* What is required: Scan the material and copy out each line where the word "endpoints" occurs.
Source data Block Start
### config.mk
export PLATFORM = sky130hd
export DESIGN_NAME = rand_arbiter
export DESIGN_NICKNAME = d
export VERILOG_FILES = /design/src/rtl/rand_arbiter_pkg.sv /design/src/rtl/rand_arbiter_rr_pick.sv /design/src/rtl/rand_arbiter.sv
export SDC_FILE = /design/constraint.sdc
export NUM_CORES = 1
export LEC_CHECK = 0
export ABC_AREA = 1
export CORE_MARGIN = 2
export CORE_UTILIZATION = 40
export DETAILED_ROUTE_END_ITERATION = 10
export DONT_BUFFER_PORTS = 1
export GPL_TIMING_DRIVEN = 1
export SLEW_MARGIN = 20
export SYNTH_ARGS = -nofsm -noshare
export SYNTH_HDL_FRONTEND = slang
export SYNTH_HIERARCHICAL = 1
export SYNTH_SLANG_ARGS = --single-unit
### constraint.sdc
create_clock -name clk_rand_arbiter -period 1.6 [get_ports clk_rand_arbiter]
set_clock_uncertainty 0.05 [all_clocks]
set_input_delay 0.32 -clock clk_rand_arbiter [delete_from_list [all_inputs] [get_ports clk_rand_arbiter]]
set_output_delay 0.32 -clock clk_rand_arbiter [all_outputs]
set_load 0.05 [all_outputs]
### src/rtl/rand_arbiter_pkg.sv
// Shared types and width helpers for the rand_arbiter block.
// The fold state is only reachable when RAND_ARB_FOLD_EN is defined.
package rand_arbiter_pkg;

  typedef enum logic [2:0] {
    IDLE    = 3'd0,
    ROLL    = 3'd1,
    CAPTURE = 3'd2,
    FOLD    = 3'd3,
    DONE    = 3'd4
  } state_t;

  // Pointer width for an arbiter with n requesters (clog2, at least one bit).
  function automatic int ptr_w(input int n);
    return (n > 1) ? $clog2(n) : 1;
  endfunction

  // Roll counter width: must hold ROLL_CYCLES-1.
  function automatic int cnt_w(input int cycles);
    return (cycles > 1) ? $clog2(cycles) : 1;
  endfunction

endpackage

### src/rtl/rand_arbiter_rr_pick.sv
// Combinational round-robin picker: first set request at or above ptr, with wrap.
// Shared with button/event arbitration elsewhere, so it carries no state.
module rr_pick #(
  parameter int N_REQ = 2,
  parameter int PTR_W = 1
) (
  input  logic [N_REQ-1:0] req,
  input  logic [PTR_W-1:0] ptr,
  output logic [N_REQ-1:0] onehot,
  output logic [PTR_W-1:0] idx,
  output logic             found
);

  logic [PTR_W-1:0] pos;

  always_comb begin
    onehot = '0;
    idx    = '0;
    found  = 1'b0;
    pos    = '0;
    for (int k = 0; k < N_REQ; k++) begin
      pos = PTR_W'((int'(ptr) + k) % N_REQ);
      if (!found && req[pos]) begin
        found       = 1'b1;
        idx         = pos;
        onehot[pos] = 1'b1;
      end
    end
  end

endmodule

### src/rtl/rand_arbiter.sv
// Shares one `random` counter between N_REQ requesters: pick, roll, capture, grant.
// Define RAND_ARB_FOLD_EN to fold the captured value into [LO,HI] before the grant.
//
// Handshake: a requester holds its i_req bit high until its o_gnt bit pulses;
// o_valid pulses with o_gnt and o_value stays stable until the next capture.
module rand_arbiter
  import rand_arbiter_pkg::*;
#(
  parameter int WIDTH       = 7,
  parameter int N_REQ       = 2,
  parameter int ROLL_CYCLES = 3,
  parameter int LO          = 0,
  parameter int HI          = 127
) (
  input  logic             clk_rand_arbiter,
  input  logic             rst_rand_arbiter,
  input  logic [N_REQ-1:0] i_req,
  input  logic [WIDTH-1:0] i_random_binary,
  output logic             o_roll,
  output logic [N_REQ-1:0] o_gnt,
  output logic [WIDTH-1:0] o_value,
  output logic             o_valid,
  output logic             o_busy,
  output state_t           dbg_state
);

  localparam int PTR_W = ptr_w(N_REQ);
  localparam int CNT_W = cnt_w(ROLL_CYCLES);
  localparam logic [CNT_W-1:0] CNT_INIT = CNT_W'(ROLL_CYCLES - 1);
  localparam logic [PTR_W-1:0] LAST_IDX = PTR_W'(N_REQ - 1);

`ifdef RAND_ARB_FOLD_EN
  localparam logic [WIDTH:0]   RANGE = (WIDTH + 1)'(HI - LO + 1);
  localparam logic [WIDTH-1:0] LO_V  = WIDTH'(LO);
`endif

  if (N_REQ < 2 || N_REQ > 8 || ROLL_CYCLES < 1 || LO < 0 || LO > HI ||
      HI >= (1 << WIDTH)) begin : g_bad_params
    $error("rand_arbiter: illegal parameter set");
  end

  state_t             state_q, state_d;
  logic [CNT_W-1:0]   cnt_q, cnt_d;
  logic [PTR_W-1:0]   ptr_q, ptr_d;
  logic [PTR_W-1:0]   win_idx_q, win_idx_d;
  logic [N_REQ-1:0]   win_oh_q, win_oh_d;
  logic [WIDTH-1:0]   value_q, value_d;
  logic               roll_q, roll_d;

  logic [N_REQ-1:0]   pick_oh;
  logic [PTR_W-1:0]   pick_idx;
  logic               pick_found;

  rr_pick #(
    .N_REQ (N_REQ),
    .PTR_W (PTR_W)
  ) u_pick (
    .req    (i_req),
    .ptr    (ptr_q),
    .onehot (pick_oh),
    .idx    (pick_idx),
    .found  (pick_found)
  );

  always_ff @(posedge clk_rand_arbiter or posedge rst_rand_arbiter) begin
    if (rst_rand_arbiter) begin
      state_q   <= IDLE;
      cnt_q     <= '0;
      ptr_q     <= '0;
      win_idx_q <= '0;
      win_oh_q  <= '0;
      value_q   <= '0;
      roll_q    <= 1'b0;
    end else begin
      state_q   <= state_d;
      cnt_q     <= cnt_d;
      ptr_q     <= ptr_d;
      win_idx_q <= win_idx_d;
      win_oh_q  <= win_oh_d;
      value_q   <= value_d;
      roll_q    <= roll_d;
    end
  end

  always_comb begin
    state_d   = state_q;
    cnt_d     = cnt_q;
    ptr_d     = ptr_q;
    win_idx_d = win_idx_q;
    win_oh_d  = win_oh_q;
    value_d   = value_q;
    roll_d    = roll_q;
    o_gnt     = '0;
    o_valid   = 1'b0;
    case (state_q)
      IDLE: begin
        // Winner is frozen here; later changes on i_req cannot redirect the grant.
        if (pick_found) begin
          win_idx_d = pick_idx;
          win_oh_d  = pick_oh;
          cnt_d     = CNT_INIT;
          roll_d    = 1'b1;
          state_d   = ROLL;
        end
      end
      ROLL: begin
        if (cnt_q == '0) begin
          roll_d  = 1'b0;
          state_d = CAPTURE;
        end else begin
          cnt_d = cnt_q - CNT_W'(1);
        end
      end
      CAPTURE: begin
        value_d = i_random_binary;
`ifdef RAND_ARB_FOLD_EN
        state_d = FOLD;
`else
        state_d = DONE;
`endif
      end
`ifdef RAND_ARB_FOLD_EN
      FOLD: begin
        // Repeated subtraction: one RANGE per cycle, then shift up by LO.
        if ({1'b0, value_q} >= RANGE) begin
          value_d = value_q - RANGE[WIDTH-1:0];
        end else begin
          value_d = value_q + LO_V;
          state_d = DONE;
        end
      end
`endif
      DONE: begin
        o_gnt   = win_oh_q;
        o_valid = 1'b1;
        ptr_d   = (win_idx_q == LAST_IDX) ? '0 : win_idx_q + PTR_W'(1);
        state_d = IDLE;
      end
      default: state_d = IDLE;
    endcase
  end

  assign o_roll    = roll_q;
  assign o_value   = value_q;
  assign o_busy    = (state_q != IDLE);
  assign dbg_state = state_q;

endmodule

==> results.json <==
{
  "die_w_um": 48.2,
  "dp_slack_ns": 0.201,
  "dp_cells": 127,
  "via_per_inst": 4.45,
  "place_hpwl_um": 1080,
  "async_flop_share_pct": 100,
  "grt_max_degree": 18,
  "syn-cell-area_um2": 781,
  "antenna_found_initial": 0,
  "cts.htree.levels": 1,
  "syn_nets": 107,
  "num_rows": 15,
  "critical_path.max_fanout": 3,
  "vias": 592,
  "fin_nets": 121,
  "endpoint_kind": "output pin",
  "wl_um": 1460,
  "crit_type": "reg2out",
  "drt_iter0_drc": 8,
  "overflow": 0,
  "numCtsBuffers": 3,
  "status": "finished, final reports clean",
  "yosysTopAreaCell": "dfrtp_1",
  "synth_common_cells": "nand2_1 (37), dfrtp_1 (17), inv_1 (15)",
  "setup_viol": 0,
  "crit_arrival_ns": 1.21,
  "period_share_pct": 98.5,
  "gp_congestion": 0.760,
  "die_area_mm2": 0.00232,
  "ios": 26,
  "rsz0062_at_grt": "true",
  "worst_slew_pin_slew_ns": 0.618,
  "yosys_warnings": 6,
  "synth_edf_count": 0,
  "max-cap-violations": 0,
  "min_path_type": "in2reg",
  "grt_usage_pct": 13.8,
  "io_buffers": 0,
  "cts_root_buffer": "clkbuf_4",
  "synth_area_leaders": "dfrtp_1 (54%), nand2_1 (18%), inv_1 (7.2%), nand3_4 (4.5%), nor2_1 (3.8%)",
  "cts_buffer_depth": 2,
  "yosysMostFrequentCell": "nand2_1",
  "setup_tns_ns": 0,
  "clk_pin_slew_ns": 0.10,
  "start_util_pct": 43.8,
  "numClockSinks": 17,
  "core_area_mm2": 0.00178,
  "yosysUniqueCellTypes": 13,
  "slew_violations": 0,
  "ant_nets": 0,
  "critPathLaunchType": "flop",
  "finalHoldViolCount": 0,
  "fmax_mhz": 634,
  "finalNonFillerCells": 133,
  "synth-main-ff-cell": "dfrtp_1",
  "fin_ws_ns": 0.0238,
  "synth_top_area_share_pct": 54.5,
  "grt_pass1_wl_um": 2100,
  "period_minus_slack_ns": 1.58,
  "syn_area_per_cell_um2": 8.22,
  "cts_tree": "yes",
  "die_h_um": 48.2,
  "cp.required_ns": 1.23,
  "synthCells": 95,
  "drive_gt1_share_pct": 25.9,
  "drtPass1Iterations": 3,
  "slew_headroom_pct": 58.8,
  "grt_pass1_vias": 479,
  "drc": 0,
  "area_growth_pct": 29.2,
  "yosysSeqAreaShare_pct": 54.5,
  "wl_per_cell_um": 11.0,
  "clk-insertion-delay-late_ns": 0.29,
  "ys_ff_latch": 17,
  "antenna_cells": 0
}
through the flow:
stage                     utilization (%)  hold slack [ns]  area (um2)
after floorplan                         -            0.196         803
after global placement               51.2            0.279         912
after detailed placement             51.2            0.274         912
after CTS                            54.4           0.0742         970
after global routing                 56.6           0.0776        1010
final                                56.6           0.0815        1010
state kept, by name, indices dropped and copies added, names as in the netlist:
| signal | cells |
|---|---|
| o_value | 7 |
| dbg_state | 3 |
| cnt_q | 2 |
| win_oh_q | 2 |
| o_roll | 1 |
| ptr_q | 1 |
| win_idx_q | 1 |
layout make-up:
class,instances,area [um2]
Sequential cell,17,429
Clock inverter,1,5.00
Tap cell,25,31.3
Fill cell,169,774
Timing Repair Buffer,9,126
Inverter,17,70.1
Clock buffer,3,22.5
Multi-Input combinational cell,61,324
layout by cell type (no fill, tap or decap), drive strengths merged:
cell type     n
nand4         1
dfrtp        17
buf           8
ha            1
o21ai         5
nand2        38
clkinvlp      1
clkbuf        3
inv          16
dlygate4sd3   1
clkinv        1
nor2         10
nand3         6
per-layer routing:
layer	GRT usage, %	part of all wire, %	wire length, um
met5	0	0	0
met4	11.4	1.8	27
met3	3.33	3.5	51
met2	18.7	49	715
met1	18.3	46	668
timing repair:
item                                   4_1_cts  5_1_grt
setup endpoints to repair                    4        4
gates resized for setup                      4       10
endpoints found under the hold margin       17        0
hold buffers                                 1        0
cloned                                       0        0
pin swaps                                    1        2
buffers inserted                             1        0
Source data Block End
* Exercise result:
setup endpoints to repair                    4        4
endpoints found under the hold margin       17        0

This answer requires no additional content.